Collected data entries
### src/flat_wrapper.sv
// flat-port wrapper written by rule: the top's interface ports become plain ports
module serial_frame_receiver_flat 
#(
   parameter int WIDTH = 4
)
  (clk, rst, bus_ser_in, bus_ser_valid, bus_dir, bus_parity_en, bus_parity_odd, bus_data_ack, bus_data_out, bus_data_valid, bus_parity_err, bus_frame_err, bus_overrun, bus_busy);
  serial_frame_receiver_if #(.WIDTH(WIDTH)) bus_i ();
  input  logic clk;
  input  logic rst;
  input wire logic [$bits(bus_i.ser_in)-1:0] bus_ser_in;
  input wire logic [$bits(bus_i.ser_valid)-1:0] bus_ser_valid;
  input wire logic [$bits(bus_i.dir)-1:0] bus_dir;
  input wire logic [$bits(bus_i.parity_en)-1:0] bus_parity_en;
  input wire logic [$bits(bus_i.parity_odd)-1:0] bus_parity_odd;
  input wire logic [$bits(bus_i.data_ack)-1:0] bus_data_ack;
  output wire logic [$bits(bus_i.data_out)-1:0] bus_data_out;
  output wire logic [$bits(bus_i.data_valid)-1:0] bus_data_valid;
  output wire logic [$bits(bus_i.parity_err)-1:0] bus_parity_err;
  output wire logic [$bits(bus_i.frame_err)-1:0] bus_frame_err;
  output wire logic [$bits(bus_i.overrun)-1:0] bus_overrun;
  output wire logic [$bits(bus_i.busy)-1:0] bus_busy;
  assign bus_i.ser_in = bus_ser_in;
  assign bus_i.ser_valid = bus_ser_valid;
  assign bus_i.dir = bus_dir;
  assign bus_i.parity_en = bus_parity_en;
  assign bus_i.parity_odd = bus_parity_odd;
  assign bus_i.data_ack = bus_data_ack;
  assign bus_data_out = bus_i.data_out;
  assign bus_data_valid = bus_i.data_valid;
  assign bus_parity_err = bus_i.parity_err;
  assign bus_frame_err = bus_i.frame_err;
  assign bus_overrun = bus_i.overrun;
  assign bus_busy = bus_i.busy;
  serial_frame_receiver #(.WIDTH(WIDTH)) u_core (.clk(clk), .rst(rst), .bus(bus_i));
endmodule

▶ TASK REQUIREMENTS: An exact repetition of all the entries is required.

▶ SOLUTION:
### src/flat_wrapper.sv
// flat-port wrapper written by rule: the top's interface ports become plain ports
module serial_frame_receiver_flat 
#(
   parameter int WIDTH = 4
)
  (clk, rst, bus_ser_in, bus_ser_valid, bus_dir, bus_parity_en, bus_parity_odd, bus_data_ack, bus_data_out, bus_data_valid, bus_parity_err, bus_frame_err, bus_overrun, bus_busy);
  serial_frame_receiver_if #(.WIDTH(WIDTH)) bus_i ();
  input  logic clk;
  input  logic rst;
  input wire logic [$bits(bus_i.ser_in)-1:0] bus_ser_in;
  input wire logic [$bits(bus_i.ser_valid)-1:0] bus_ser_valid;
  input wire logic [$bits(bus_i.dir)-1:0] bus_dir;
  input wire logic [$bits(bus_i.parity_en)-1:0] bus_parity_en;
  input wire logic [$bits(bus_i.parity_odd)-1:0] bus_parity_odd;
  input wire logic [$bits(bus_i.data_ack)-1:0] bus_data_ack;
  output wire logic [$bits(bus_i.data_out)-1:0] bus_data_out;
  output wire logic [$bits(bus_i.data_valid)-1:0] bus_data_valid;
  output wire logic [$bits(bus_i.parity_err)-1:0] bus_parity_err;
  output wire logic [$bits(bus_i.frame_err)-1:0] bus_frame_err;
  output wire logic [$bits(bus_i.overrun)-1:0] bus_overrun;
  output wire logic [$bits(bus_i.busy)-1:0] bus_busy;
  assign bus_i.ser_in = bus_ser_in;
  assign bus_i.ser_valid = bus_ser_valid;
  assign bus_i.dir = bus_dir;
  assign bus_i.parity_en = bus_parity_en;
  assign bus_i.parity_odd = bus_parity_odd;
  assign bus_i.data_ack = bus_data_ack;
  assign bus_data_out = bus_i.data_out;
  assign bus_data_valid = bus_i.data_valid;
  assign bus_parity_err = bus_i.parity_err;
  assign bus_frame_err = bus_i.frame_err;
  assign bus_overrun = bus_i.overrun;
  assign bus_busy = bus_i.busy;
  serial_frame_receiver #(.WIDTH(WIDTH)) u_core (.clk(clk), .rst(rst), .bus(bus_i));
endmodule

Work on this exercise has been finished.